▶ [WHAT YOU HAVE TO DO]: Two lines in the data below mark the range: the one with "## cell type report" and the one with "synth > synth.log 2>&1". Return both, along with every line between them, exactly.

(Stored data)
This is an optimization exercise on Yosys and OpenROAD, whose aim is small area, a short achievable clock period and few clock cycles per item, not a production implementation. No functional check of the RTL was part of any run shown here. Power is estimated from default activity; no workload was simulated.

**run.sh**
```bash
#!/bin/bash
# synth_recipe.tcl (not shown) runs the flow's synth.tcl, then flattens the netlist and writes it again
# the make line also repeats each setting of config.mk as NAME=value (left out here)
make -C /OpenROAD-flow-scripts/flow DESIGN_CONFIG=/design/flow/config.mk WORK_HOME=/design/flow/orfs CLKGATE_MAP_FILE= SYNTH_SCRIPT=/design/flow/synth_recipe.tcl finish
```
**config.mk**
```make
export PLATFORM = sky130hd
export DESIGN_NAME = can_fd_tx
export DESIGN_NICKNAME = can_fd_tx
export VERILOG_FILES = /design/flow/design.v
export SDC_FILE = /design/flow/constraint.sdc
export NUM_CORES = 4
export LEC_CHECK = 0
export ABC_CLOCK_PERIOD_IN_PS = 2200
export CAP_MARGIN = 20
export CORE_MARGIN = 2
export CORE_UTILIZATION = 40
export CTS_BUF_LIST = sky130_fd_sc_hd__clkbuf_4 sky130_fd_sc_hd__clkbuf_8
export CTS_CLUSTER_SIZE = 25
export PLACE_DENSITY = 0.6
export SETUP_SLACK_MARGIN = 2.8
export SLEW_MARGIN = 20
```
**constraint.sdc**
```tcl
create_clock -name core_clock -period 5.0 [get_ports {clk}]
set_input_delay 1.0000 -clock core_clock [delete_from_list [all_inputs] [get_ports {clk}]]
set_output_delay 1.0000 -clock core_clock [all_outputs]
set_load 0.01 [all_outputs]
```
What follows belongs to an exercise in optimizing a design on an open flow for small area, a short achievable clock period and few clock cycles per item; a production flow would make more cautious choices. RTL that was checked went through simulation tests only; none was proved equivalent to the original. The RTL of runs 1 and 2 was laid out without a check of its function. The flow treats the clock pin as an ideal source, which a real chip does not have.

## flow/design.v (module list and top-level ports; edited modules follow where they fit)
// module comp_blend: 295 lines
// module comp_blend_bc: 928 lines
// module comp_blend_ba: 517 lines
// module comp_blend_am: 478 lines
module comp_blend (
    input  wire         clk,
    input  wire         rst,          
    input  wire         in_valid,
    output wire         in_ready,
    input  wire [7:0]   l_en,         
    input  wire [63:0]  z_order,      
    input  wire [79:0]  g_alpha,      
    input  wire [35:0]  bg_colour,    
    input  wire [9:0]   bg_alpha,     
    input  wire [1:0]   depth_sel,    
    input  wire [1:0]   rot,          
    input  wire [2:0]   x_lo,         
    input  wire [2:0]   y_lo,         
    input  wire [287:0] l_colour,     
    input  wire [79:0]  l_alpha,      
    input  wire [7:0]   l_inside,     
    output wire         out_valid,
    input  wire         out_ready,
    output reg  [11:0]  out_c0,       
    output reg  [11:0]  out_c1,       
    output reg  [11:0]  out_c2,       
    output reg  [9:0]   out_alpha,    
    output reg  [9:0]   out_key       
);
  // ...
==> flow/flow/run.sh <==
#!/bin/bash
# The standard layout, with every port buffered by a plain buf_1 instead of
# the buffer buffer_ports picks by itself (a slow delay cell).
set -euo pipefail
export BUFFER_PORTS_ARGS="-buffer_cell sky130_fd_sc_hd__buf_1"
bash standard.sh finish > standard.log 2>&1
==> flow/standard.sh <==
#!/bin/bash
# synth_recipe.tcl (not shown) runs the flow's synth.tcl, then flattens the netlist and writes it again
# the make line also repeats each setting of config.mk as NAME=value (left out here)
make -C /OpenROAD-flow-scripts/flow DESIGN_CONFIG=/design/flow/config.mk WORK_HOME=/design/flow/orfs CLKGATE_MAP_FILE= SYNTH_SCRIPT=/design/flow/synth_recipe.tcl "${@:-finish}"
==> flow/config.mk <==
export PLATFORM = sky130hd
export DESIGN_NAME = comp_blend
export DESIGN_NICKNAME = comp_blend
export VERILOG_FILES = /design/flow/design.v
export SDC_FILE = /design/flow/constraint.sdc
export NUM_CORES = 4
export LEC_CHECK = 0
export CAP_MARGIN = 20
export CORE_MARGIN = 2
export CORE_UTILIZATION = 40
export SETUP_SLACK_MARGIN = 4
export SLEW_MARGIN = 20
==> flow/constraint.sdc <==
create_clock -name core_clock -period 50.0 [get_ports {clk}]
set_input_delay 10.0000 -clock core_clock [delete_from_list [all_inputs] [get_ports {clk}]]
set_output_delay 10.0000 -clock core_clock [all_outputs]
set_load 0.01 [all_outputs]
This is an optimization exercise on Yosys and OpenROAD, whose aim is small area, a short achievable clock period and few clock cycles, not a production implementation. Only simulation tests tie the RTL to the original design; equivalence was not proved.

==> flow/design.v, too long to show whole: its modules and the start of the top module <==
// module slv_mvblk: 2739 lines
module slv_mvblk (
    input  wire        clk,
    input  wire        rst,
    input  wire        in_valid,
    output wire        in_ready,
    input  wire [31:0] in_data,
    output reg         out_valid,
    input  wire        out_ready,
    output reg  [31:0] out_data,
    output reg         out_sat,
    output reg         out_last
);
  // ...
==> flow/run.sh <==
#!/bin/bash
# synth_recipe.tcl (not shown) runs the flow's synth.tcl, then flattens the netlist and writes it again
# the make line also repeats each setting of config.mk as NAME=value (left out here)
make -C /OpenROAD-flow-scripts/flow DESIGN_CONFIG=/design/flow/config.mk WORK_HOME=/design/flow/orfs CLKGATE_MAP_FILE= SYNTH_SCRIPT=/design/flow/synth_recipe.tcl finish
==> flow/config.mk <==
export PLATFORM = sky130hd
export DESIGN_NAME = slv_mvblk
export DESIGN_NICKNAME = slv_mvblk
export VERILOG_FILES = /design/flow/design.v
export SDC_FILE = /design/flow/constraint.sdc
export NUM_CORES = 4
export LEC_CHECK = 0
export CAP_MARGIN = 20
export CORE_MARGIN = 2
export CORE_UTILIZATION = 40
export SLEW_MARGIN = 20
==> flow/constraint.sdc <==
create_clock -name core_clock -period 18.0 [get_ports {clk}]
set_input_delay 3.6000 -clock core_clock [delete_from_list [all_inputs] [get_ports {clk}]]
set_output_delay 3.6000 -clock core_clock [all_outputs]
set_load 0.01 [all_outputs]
* * *
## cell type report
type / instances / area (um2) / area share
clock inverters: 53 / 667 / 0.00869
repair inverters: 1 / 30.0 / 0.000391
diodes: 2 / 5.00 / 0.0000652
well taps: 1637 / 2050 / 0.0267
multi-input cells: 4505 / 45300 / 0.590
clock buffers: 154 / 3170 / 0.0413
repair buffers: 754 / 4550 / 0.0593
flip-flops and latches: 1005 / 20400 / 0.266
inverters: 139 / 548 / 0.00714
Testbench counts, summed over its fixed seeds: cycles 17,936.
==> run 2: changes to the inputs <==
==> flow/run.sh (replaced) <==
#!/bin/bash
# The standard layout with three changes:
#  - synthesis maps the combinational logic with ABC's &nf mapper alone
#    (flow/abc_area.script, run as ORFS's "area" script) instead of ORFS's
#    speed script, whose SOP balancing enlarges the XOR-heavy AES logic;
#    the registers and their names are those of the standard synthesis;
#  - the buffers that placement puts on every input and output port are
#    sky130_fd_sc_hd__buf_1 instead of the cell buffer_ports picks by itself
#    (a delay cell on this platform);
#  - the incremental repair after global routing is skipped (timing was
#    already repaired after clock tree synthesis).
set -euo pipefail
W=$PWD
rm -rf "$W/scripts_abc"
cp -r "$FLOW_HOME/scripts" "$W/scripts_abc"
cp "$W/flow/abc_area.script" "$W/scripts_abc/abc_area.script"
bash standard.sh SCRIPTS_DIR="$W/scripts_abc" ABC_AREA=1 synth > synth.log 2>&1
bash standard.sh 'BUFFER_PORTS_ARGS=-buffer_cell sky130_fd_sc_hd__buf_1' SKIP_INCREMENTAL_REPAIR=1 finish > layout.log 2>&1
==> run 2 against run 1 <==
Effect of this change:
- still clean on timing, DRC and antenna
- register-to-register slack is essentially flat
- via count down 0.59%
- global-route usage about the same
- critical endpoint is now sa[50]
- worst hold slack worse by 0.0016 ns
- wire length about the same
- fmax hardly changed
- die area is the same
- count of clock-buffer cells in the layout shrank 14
==
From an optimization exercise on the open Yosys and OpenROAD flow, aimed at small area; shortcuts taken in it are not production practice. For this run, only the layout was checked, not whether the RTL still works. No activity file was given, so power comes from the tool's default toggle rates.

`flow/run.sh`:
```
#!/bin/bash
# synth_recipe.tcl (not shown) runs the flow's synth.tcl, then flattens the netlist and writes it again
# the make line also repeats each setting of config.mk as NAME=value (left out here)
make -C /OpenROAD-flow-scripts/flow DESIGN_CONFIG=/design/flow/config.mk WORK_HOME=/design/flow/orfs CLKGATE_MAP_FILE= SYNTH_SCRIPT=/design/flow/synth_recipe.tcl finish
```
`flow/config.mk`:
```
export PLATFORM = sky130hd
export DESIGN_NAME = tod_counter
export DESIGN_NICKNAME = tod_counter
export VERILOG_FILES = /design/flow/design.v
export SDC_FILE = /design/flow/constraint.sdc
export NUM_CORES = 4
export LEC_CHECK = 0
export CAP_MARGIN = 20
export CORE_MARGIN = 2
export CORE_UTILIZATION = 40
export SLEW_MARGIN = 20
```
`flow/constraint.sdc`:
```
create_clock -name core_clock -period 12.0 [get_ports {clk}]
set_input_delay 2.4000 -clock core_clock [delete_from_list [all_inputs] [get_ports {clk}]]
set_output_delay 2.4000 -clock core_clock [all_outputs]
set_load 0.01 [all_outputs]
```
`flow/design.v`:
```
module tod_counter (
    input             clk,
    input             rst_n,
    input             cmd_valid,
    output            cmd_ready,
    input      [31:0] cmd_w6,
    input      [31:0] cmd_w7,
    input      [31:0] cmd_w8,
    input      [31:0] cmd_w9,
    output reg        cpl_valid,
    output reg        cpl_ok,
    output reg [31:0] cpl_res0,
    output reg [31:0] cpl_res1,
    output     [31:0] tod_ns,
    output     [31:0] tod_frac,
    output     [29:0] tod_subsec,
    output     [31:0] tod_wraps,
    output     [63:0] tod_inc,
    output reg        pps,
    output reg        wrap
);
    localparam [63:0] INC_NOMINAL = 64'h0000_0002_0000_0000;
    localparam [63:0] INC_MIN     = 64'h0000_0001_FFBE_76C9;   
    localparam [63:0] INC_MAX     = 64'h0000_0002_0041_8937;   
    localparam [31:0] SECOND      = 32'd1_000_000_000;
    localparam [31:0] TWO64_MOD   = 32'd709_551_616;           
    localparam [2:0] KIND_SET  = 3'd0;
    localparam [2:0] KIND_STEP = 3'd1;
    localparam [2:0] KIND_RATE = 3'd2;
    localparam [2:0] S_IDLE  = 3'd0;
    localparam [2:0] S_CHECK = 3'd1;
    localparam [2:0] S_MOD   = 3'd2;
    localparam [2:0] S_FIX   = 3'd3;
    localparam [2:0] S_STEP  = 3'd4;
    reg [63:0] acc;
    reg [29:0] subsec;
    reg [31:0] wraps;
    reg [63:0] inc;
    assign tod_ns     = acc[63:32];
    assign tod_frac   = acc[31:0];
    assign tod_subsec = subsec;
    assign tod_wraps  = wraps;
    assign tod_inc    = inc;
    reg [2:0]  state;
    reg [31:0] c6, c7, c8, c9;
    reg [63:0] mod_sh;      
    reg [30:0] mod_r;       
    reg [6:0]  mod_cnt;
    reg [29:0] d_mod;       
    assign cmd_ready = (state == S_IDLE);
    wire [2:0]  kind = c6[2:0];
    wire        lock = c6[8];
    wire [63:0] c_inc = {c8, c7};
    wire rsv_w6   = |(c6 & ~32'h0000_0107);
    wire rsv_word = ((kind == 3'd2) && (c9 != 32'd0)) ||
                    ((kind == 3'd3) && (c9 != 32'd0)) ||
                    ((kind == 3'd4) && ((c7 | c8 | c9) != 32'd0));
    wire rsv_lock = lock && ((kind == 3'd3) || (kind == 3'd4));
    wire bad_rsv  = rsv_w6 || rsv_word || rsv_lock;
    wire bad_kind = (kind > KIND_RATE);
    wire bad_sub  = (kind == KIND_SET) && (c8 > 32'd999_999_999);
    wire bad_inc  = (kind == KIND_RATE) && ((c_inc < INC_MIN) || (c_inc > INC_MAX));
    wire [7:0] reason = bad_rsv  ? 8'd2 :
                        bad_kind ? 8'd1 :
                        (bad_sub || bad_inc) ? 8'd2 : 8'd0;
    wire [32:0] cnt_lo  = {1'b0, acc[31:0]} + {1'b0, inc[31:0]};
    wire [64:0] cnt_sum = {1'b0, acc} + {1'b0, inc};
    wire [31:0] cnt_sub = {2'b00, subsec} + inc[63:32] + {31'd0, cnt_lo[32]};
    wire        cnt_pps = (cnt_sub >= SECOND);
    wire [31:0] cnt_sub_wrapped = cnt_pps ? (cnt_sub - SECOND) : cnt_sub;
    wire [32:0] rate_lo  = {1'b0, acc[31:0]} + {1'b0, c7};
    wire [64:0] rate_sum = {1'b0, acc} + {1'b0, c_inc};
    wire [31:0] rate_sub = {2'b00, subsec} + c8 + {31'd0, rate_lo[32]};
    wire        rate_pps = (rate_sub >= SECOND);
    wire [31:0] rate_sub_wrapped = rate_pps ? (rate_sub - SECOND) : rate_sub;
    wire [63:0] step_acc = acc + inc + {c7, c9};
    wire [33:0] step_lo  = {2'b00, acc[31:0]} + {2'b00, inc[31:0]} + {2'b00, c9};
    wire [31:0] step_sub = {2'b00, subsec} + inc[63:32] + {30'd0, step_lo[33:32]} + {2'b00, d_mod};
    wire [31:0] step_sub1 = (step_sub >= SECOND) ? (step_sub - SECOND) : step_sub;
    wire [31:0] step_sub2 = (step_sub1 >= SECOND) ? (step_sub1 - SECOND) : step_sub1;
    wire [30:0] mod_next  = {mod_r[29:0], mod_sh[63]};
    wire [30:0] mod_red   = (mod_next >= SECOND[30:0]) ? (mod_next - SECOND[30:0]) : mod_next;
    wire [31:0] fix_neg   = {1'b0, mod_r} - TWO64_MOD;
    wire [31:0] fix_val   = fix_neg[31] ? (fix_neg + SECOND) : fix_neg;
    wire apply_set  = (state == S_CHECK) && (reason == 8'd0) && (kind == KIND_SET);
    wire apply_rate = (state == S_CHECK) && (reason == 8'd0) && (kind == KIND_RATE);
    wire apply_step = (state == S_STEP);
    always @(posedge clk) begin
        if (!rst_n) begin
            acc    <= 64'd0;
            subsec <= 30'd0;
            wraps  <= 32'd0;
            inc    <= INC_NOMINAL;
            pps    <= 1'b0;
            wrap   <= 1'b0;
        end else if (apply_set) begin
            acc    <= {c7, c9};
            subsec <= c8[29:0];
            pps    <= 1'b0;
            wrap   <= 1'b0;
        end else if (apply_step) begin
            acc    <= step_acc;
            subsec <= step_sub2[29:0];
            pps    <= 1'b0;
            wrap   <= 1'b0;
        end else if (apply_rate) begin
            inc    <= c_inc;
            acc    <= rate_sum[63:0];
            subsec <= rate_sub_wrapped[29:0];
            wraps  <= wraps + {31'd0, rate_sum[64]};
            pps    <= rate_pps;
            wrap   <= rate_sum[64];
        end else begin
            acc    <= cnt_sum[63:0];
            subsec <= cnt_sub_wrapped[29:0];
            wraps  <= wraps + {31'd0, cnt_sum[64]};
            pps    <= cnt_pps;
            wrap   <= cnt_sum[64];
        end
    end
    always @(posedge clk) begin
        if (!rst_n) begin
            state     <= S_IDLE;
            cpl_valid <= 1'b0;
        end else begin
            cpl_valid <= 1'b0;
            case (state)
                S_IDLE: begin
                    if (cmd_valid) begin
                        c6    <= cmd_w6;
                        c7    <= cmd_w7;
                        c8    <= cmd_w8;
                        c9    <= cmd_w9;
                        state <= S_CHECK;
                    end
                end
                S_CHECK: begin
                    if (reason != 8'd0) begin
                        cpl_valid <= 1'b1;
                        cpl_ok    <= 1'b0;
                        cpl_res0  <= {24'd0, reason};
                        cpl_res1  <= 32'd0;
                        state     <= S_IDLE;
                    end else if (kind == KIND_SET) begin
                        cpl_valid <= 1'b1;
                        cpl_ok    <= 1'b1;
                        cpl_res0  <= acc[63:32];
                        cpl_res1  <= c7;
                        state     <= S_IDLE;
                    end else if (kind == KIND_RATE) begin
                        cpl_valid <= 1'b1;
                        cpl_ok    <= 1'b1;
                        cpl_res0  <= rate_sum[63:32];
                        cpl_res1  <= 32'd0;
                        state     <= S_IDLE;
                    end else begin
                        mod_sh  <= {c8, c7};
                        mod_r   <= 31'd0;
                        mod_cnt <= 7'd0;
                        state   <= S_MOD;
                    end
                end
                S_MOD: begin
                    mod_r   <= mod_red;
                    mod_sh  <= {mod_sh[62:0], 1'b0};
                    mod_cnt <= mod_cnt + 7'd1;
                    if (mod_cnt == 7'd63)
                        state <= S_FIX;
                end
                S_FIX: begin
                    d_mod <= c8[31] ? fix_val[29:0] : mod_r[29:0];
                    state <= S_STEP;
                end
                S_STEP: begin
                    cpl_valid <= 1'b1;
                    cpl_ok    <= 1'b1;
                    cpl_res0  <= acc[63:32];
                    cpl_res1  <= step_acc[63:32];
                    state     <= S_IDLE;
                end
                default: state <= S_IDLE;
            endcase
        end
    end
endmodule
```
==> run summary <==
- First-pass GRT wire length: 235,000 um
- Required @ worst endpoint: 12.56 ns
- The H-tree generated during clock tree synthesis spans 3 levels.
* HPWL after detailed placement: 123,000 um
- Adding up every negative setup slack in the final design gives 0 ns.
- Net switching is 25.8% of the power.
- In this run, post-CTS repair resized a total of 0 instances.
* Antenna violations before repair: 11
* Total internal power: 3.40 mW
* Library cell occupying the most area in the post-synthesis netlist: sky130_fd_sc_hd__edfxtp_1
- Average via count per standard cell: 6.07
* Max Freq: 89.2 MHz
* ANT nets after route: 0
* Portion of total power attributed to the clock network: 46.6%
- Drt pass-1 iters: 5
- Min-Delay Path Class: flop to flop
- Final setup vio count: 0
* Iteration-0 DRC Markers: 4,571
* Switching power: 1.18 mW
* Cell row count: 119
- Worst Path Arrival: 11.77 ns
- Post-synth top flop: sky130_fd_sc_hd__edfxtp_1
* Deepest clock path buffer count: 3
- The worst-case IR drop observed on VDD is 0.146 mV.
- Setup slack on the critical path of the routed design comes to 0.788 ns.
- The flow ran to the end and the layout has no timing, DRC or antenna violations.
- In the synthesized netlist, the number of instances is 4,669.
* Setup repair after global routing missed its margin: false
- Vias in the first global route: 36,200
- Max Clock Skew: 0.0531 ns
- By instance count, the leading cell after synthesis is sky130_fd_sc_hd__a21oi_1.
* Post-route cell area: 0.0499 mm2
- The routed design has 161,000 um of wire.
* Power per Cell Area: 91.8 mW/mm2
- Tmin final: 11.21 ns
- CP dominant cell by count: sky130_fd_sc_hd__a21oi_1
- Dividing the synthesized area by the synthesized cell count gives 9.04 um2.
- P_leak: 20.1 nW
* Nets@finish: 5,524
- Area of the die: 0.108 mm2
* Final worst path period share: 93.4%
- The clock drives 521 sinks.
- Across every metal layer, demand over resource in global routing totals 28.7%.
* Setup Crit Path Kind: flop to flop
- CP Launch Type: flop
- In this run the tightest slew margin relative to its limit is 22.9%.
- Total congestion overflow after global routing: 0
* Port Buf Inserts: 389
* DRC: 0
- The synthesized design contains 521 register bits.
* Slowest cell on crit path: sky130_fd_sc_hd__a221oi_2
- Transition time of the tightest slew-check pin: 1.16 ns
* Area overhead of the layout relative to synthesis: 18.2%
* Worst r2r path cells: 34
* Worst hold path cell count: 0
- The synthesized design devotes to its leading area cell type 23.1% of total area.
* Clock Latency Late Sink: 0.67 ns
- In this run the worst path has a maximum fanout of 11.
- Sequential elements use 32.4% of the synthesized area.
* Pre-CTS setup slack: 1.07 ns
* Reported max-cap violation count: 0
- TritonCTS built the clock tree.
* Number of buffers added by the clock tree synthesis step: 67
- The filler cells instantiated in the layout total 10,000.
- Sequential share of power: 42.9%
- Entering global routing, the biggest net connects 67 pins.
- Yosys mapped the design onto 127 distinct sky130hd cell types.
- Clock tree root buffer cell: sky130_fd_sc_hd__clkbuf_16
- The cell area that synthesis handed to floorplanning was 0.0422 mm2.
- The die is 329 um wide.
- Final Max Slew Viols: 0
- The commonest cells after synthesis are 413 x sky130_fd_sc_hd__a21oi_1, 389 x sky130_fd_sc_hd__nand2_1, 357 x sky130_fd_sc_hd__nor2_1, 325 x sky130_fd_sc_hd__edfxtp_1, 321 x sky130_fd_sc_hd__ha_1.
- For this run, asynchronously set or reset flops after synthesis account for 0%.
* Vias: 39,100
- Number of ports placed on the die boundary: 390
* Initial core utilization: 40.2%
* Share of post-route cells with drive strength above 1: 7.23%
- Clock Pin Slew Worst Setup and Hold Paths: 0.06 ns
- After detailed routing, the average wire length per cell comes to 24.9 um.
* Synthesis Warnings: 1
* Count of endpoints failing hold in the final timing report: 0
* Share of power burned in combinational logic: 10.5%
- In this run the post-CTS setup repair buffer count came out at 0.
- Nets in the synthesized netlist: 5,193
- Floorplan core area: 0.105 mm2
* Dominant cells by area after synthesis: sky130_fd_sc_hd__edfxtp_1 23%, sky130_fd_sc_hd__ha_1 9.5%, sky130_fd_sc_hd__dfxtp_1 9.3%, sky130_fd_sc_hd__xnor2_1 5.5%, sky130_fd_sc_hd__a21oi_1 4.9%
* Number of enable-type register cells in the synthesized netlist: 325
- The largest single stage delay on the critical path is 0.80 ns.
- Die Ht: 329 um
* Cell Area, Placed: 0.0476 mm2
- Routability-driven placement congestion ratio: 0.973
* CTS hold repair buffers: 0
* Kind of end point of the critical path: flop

▶ [EXERCISE OUTPUT]:
## cell type report
type / instances / area (um2) / area share
clock inverters: 53 / 667 / 0.00869
repair inverters: 1 / 30.0 / 0.000391
diodes: 2 / 5.00 / 0.0000652
well taps: 1637 / 2050 / 0.0267
multi-input cells: 4505 / 45300 / 0.590
clock buffers: 154 / 3170 / 0.0413
repair buffers: 754 / 4550 / 0.0593
flip-flops and latches: 1005 / 20400 / 0.266
inverters: 139 / 548 / 0.00714
Testbench counts, summed over its fixed seeds: cycles 17,936.
==> run 2: changes to the inputs <==
==> flow/run.sh (replaced) <==
#!/bin/bash
# The standard layout with three changes:
#  - synthesis maps the combinational logic with ABC's &nf mapper alone
#    (flow/abc_area.script, run as ORFS's "area" script) instead of ORFS's
#    speed script, whose SOP balancing enlarges the XOR-heavy AES logic;
#    the registers and their names are those of the standard synthesis;
#  - the buffers that placement puts on every input and output port are
#    sky130_fd_sc_hd__buf_1 instead of the cell buffer_ports picks by itself
#    (a delay cell on this platform);
#  - the incremental repair after global routing is skipped (timing was
#    already repaired after clock tree synthesis).
set -euo pipefail
W=$PWD
rm -rf "$W/scripts_abc"
cp -r "$FLOW_HOME/scripts" "$W/scripts_abc"
cp "$W/flow/abc_area.script" "$W/scripts_abc/abc_area.script"
bash standard.sh SCRIPTS_DIR="$W/scripts_abc" ABC_AREA=1 synth > synth.log 2>&1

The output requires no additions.